Thyme Care isn’t another “healthtech startup.” It’s value-based cancer care with teeth. Co-founders Robin Shah, CEO, and Dr. Bobby Green, President and CMO, didn’t conjure this overnight. Shah cut his teeth in his father’s oncology practice during the 2008 financial crisis, then drove strategy at Flatiron Health and co-founded OneOncology. Green led clinically as CMO at Flatiron after years as a practicing oncologist and partner at Palm Beach Cancer Institute. Together, they knew most cancer care happens outside the clinic, and built a system to navigate it with precision.
Investors clearly agree. This round was led by CVS Health Ventures, Foresite Capital, Andreessen Horowitz Bio + Health, Concord Health Partners, Town Hall Ventures, AlleyCorp, and Frist Cressey Ventures. Strategic players like Morgan Health, Humana, Texas Oncology, and Memorial Hermann also joined, signaling that both Wall Street and Main Street see Thyme Care as a necessary shift. When every prior investor doubles down, it’s not charity, it’s conviction.
The numbers say it all. Inpatient admissions down 19%. ER use cut 40% when patients complete ePRO surveys. A 95% success rate keeping patients out of the ER. That’s not incremental, it’s billions in savings and families spared chaos. Patients notice too, 9/10 rate their experience highly. For payers, providers, and employers battling runaway oncology costs, that’s the holy grail.
The tech makes it possible. Thyme Box integrates with EHRs, pulling data from everywhere. Thyme Care Signal delivers real-time insights. An AI orchestration layer reduces cognitive overload for care teams, turning noise into coordinated action. This is no bolt-on tool, it’s a purpose-built, HIPAA-compliant cloud platform designed to carry financial risk with clinical navigation. And the growth is undeniable, 1,000 oncologists already on board, with plans to quadruple cancer patient reach in 2025.

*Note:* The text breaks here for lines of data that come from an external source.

<file path="config.mk">
export PLATFORM = sky130hd
export DESIGN_NAME = pip_fifo
export DESIGN_NICKNAME = d
export VERILOG_FILES = /design/src/hdl/pip_pkg.sv /design/src/hdl/pip_fifo.sv
export SDC_FILE = /design/constraint.sdc
export NUM_CORES = 1
export LEC_CHECK = 0
export BUFFER_PORTS_ARGS = -buffer_cell sky130_fd_sc_hd__buf_4
export CORE_MARGIN = 5
export CORE_UTILIZATION = 59
export CTS_CLUSTER_SIZE = 40
export DETAILED_ROUTE_END_ITERATION = 7
export HOLD_SLACK_MARGIN = 0.06
export MAX_ROUTING_LAYER = met4
export PLACE_DENSITY = 0.84
export SLEW_MARGIN = 20
export SYNTH_ARGS = -nofsm -noshare
export SYNTH_HDL_FRONTEND = slang
export SYNTH_SLANG_ARGS = --single-unit
export TNS_END_PERCENT = 100
</file>
<file path="constraint.sdc">
create_clock -name clk -period 3.5 [get_ports clk]
set_input_delay 0.35 -clock clk [delete_from_list [all_inputs] [get_ports clk]]
set_output_delay 0.35 -clock clk [all_outputs]
set_load 0.02 [all_outputs]
</file>
<file path="src/hdl/pip_pkg.sv">
package pip_pkg;

  // Fixed widths of the stream fields
  localparam int FIELD_W     = 32;
  localparam int IN_TDATA_W  = 4 * FIELD_W;
  localparam int OUT_TDATA_W = 8;

  localparam int COORD_WIDTH_DEF = 32;
  localparam int FIFO_DEPTH_LOG2 = 2;

  // Field positions in s_tdata, in units of FIELD_W
  localparam int QX_SLOT = 0;
  localparam int QY_SLOT = 1;
  localparam int VX_SLOT = 2;
  localparam int VY_SLOT = 3;

  // Per-edge outcome of the bounds checks done in the front end
  typedef struct packed {
    logic hit_pre;   // y in (miny, maxy], x <= maxx, edge not horizontal
    logic vertical;  // p1.x == p2.x
    logic dy_pos;    // p2.y > p1.y
  } edge_flags_t;

  // Control part of one queue entry
  typedef struct packed {
    edge_flags_t ea;    // edge from previous vertex to current one
    edge_flags_t eb;    // closing edge from current vertex to first one
    logic        last;
  } item_ctl_t;

endpackage

</file>
<file path="src/hdl/pip_fifo.sv">
module pip_fifo
  import pip_pkg::*;
#(
  parameter int WIDTH      = 8,
  parameter int DEPTH_LOG2 = FIFO_DEPTH_LOG2
) (
  input  logic             clk,
  input  logic             rst,
  input  logic             push,
  input  logic [WIDTH-1:0] push_data,
  output logic             full,
  input  logic             pop,
  output logic             valid,
  output logic [WIDTH-1:0] pop_data
);

  localparam int DEPTH = 1 << DEPTH_LOG2;

  logic [WIDTH-1:0]      entries [DEPTH];
  logic [DEPTH_LOG2-1:0] wr_ptr, rd_ptr;
  logic [DEPTH_LOG2:0]   count;

  assign full     = (count == (DEPTH_LOG2+1)'(DEPTH));
  assign valid    = (count != '0);
  assign pop_data = entries[rd_ptr];

  always_ff @(posedge clk) begin
    if (push) begin
      entries[wr_ptr] <= push_data;
    end
  end

  always_ff @(posedge clk) begin
    if (rst) begin
      wr_ptr <= '0;
      rd_ptr <= '0;
      count  <= '0;
    end else begin
      if (push) wr_ptr <= wr_ptr + 1'b1;
      if (pop)  rd_ptr <= rd_ptr + 1'b1;
      if (push && !pop) begin
        count <= count + 1'b1;
      end else if (pop && !push) begin
        count <= count - 1'b1;
      end
    end
  end

endmodule

</file>
==> metrics.cfg <==
[finish]
instances_no_fill = 142
design_area_sq_mm = 0.001838
seq_area_sq_mm = 0.001141
drive_gt1_frac = 0.3125
diodes = 0
area_delta_synth_final_pct = 15.76
fin_nets = 129
fill_cells = 173
multiInputGateArea_sq_um = 411.6

[placement]
globalplace.congestion = 0.7239
io_buffers = 21
place_hpwl_um = 1806
dp_cells = 134
post_dp_cell_area_sq_mm = 0.001763

[synth]
synth_simple_gate_area_frac = 0.04728
synthMuxAreaShare = 0.1261
synth_area_leader_cell = edfxtp_1
synth_area_leaders = edfxtp_1 61%, dfxtp_1 11%, mux4_2 11%
synth_top_family_by_area = multiplexers
ys_warn_count = 0
synth_xor_area_frac = 0.02758
synth_compound_area_frac = 0.006304
netlist_instances = 86
syn_avg_cell_area_sq_um = 18.46
seq_area_frac_synth = 0.7187
yosysUniqueCellTypes = 19
synth_top_area_share = 0.6052
ys_ff_latch = 41
syn_area_sq_mm = 0.001588
synthesis.nets = 104
synthAdderAreaFrac = 0.05201

[route]
firstDrtPassIters = 4
drtIter0Drc = 22
ant_nets = 0
drc_errors = 0
wl_per_cell_um = 18.34
via_per_inst = 5.627
wirelength_um = 2604
via_count = 799

[setup_path]
r2r-start = count[0]
end_kind = output port
cp_slowest_cell = dfxtp_1
crit_type = reg2out
critPathBufInv = 1
crit_fanout = 8
cp_cell_sequence = mux4_2 -> buf_4
reg2reg_depth = 4
r2r_setup_slack_ns = 2.00
crit_path_start_kind = flop
path_delay_family = flip-flops
r2r-end = count[2]
critPathRequiredTime_ns = 3.15
cpPeakStageDelay_ns = 0.67
cp.arrival_ns = 1.77

[timing]
fin_tns_setup_ns = 0
finalHoldViolations = 0
setup_viol = 0
final_max_slew_viol_count = 0
rsz0062_at_grt = false
period_minus_slack_ns = 2.117
worstMarginPinSlew_ns = 0.5334
finalCritPeriodShare = 0.6048
relSlewSlack = 0.6439
finalClockSkew_ns = 0.003508
hold-worst-slack_ns = 0.1955
fmax_ghz = 0.4724

[die]
design.die.area_sq_mm = 0.003829
start_util = 0.6295
core_sq_mm = 0.002522
die_y_um = 61.88
num_rows = 18
die_w_um = 61.88
io_pins = 22

[power_and_ir_drop]
p_clk_frac = 0.285
p_int_w = 0.0007784
p_comb_frac = 0.146
switching_share = 0.2350
p_seq_frac = 0.569
p_leak_nw = 0.6783
pwr_density_cell_mw_per_mm2 = 553.6
peakVddDrop_mv = 0.5184
netSwitchingPower_w = 0.0002391

[clock_network]
clk_path_buf_depth = 2
cts_buffers = 5
clk_latency_ns = 0.34
hold_buffers = 0
cts_tree = yes
cts.repair.resized = 0
cts-root-buf = clkbuf_4
clkSinkCount = 41
post_cts_buffers = 0
htreeDepth = 2
path_clk_slew_ns = 0.11

[global_route]
grt_antenna_before_repair = 0
grt_max_degree = 13
grt_pass1_vias = 833
grt_pass1_wl_um = 4202
grt-ovfl-total = 0
grtUsageTotal = 0.1763

[run_status]
status = complete, no violations

[worst_hold_path]
whs_path_depth = 1
hold_class = in2reg
min_to = entries[2][6]
hp-start = push_data[6]

[run]
drv_cap = 0

==> kinds of logic after synthesis <==
kind of cell / count (synthesis)
flops: 41
buf+inv: 7
xor+xnor: 5
fa+ha+maj: 6
compound gates: 2
simple gates: 15
mux: 10
==> metrics by stage <==
step / setup WS, ns / utilization / power [W]
CTS: 1.318 / 0.7287 / 0.001031
finish: 1.383 / 0.7287 / 0.001018
global placement: 1.721 / 0.6989 / 0.0007310
detailed placement: 1.638 / 0.6989 / 0.0007397
global route: 1.205 / 0.7287 / 0.001068
floorplan: 1.890 / - / 0.0006790
==> worst register-to-register path, stage by stage, from the launching register on <==
cell and delay [ns]:
dfxtp_1 0.37, fa_1 0.45, xor2_1 0.19, or3_1 0.30, a21oi_1 0.14
==> routing by layer <==
metal	wire length, um	part of all wire	GRT usage
met2	1411	0.54	0.2900
met3	118	0.045	0.04545
met4	83	0.032	0.1121
met5	0	0	-
met1	990	0.38	0.1882
==> final cells by class <==
| cell class | count | share of cell area |
|---|---|---|
| Sequential cell | 41 | 0.6208 |
| Multi-Input combinational cell | 38 | 0.2240 |
| Timing Repair Buffer | 21 | 0.08577 |
| Clock buffer | 6 | 0.02246 |
| Tap cell | 30 | 0.02042 |
| Clock inverter | 2 | 0.01838 |
| Inverter | 4 | 0.008169 |
==> flip-flops by register name, indices dropped and copies added (netlist names), named ones only <==
signal and count:
wr_ptr 2, count 3, entries 32, rd_ptr 2
==> synth_stat cells (all sizes together) <==
cell	count
dfxtp	9
xor2	3
clkbuf	2
xnor2	2
and2	4
mux2i	2
nor3b	1
inv	4
nand2	1
mux4	8
o21ai	1
a21oi	1
nor2	7
ha	5
or3	2
buf	1
fa	1
edfxtp	32
==> power by group through the flow <==
stage | logic [W] | registers, W | clock network (W)
floorplan | 0.000101 | 0.000578 | 0
global placement | 0.000143 | 0.000588 | 0
detailed placement | 0.000149 | 0.000591 | 0
CTS | 0.000151 | 0.000580 | 0.000301
global route | 0.000161 | 0.000584 | 0.000324
finish | 0.000148 | 0.000579 | 0.000290
==> worst max-delay path by stage <==
stage / from / endpoint / slack, ns / cells past startpoint
floorplan: pop / count[2] / 1.89 / 7
global route: flop / pop_data[0] / 1.21 / 2
global placement: pop / count[2] / 1.72 / 8
finish: flop / pop_data[0] / 1.38 / 2
CTS: flop / pop_data[1] / 1.32 / 2
detailed placement: pop / count[2] / 1.64 / 8
==> cells in the final DEF, fill, tap and decap left out <==
cell type / Yosys / routed
mux4_2: 8 / 8
and2_1: 4 / 4
dfxtp_1: 9 / 9
buf_4: 0 / 21
ha_1: 5 / 5
clkbuf_4: 0 / 5
nor3b_1: 1 / 1
edfxtp_1: 32 / 32
mux2i_1: 2 / 2
nand2_1: 1 / 1
xnor2_1: 2 / 2
clkinv_1: 0 / 1
xor2_1: 3 / 3
clkbuf_1: 1 / 1
or3_1: 2 / 2
o21ai_0: 1 / 1
a21oi_1: 1 / 1
fa_1: 1 / 1
inv_1: 4 / 4
nor2_1: 7 / 7
bufinv_16: 0 / 1
No activity file was read; power rests on OpenSTA's default activity.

This round isn’t about keeping lights on. It’s about scaling a profitable company, growing 4x YoY, expanding into new markets, signing more payer and provider deals, and widening comprehensive cancer support. Shah and Green aren’t running a lab experiment, they’re running a movement. Cancer care has been running on fumes, and Thyme Care just dropped in a new engine.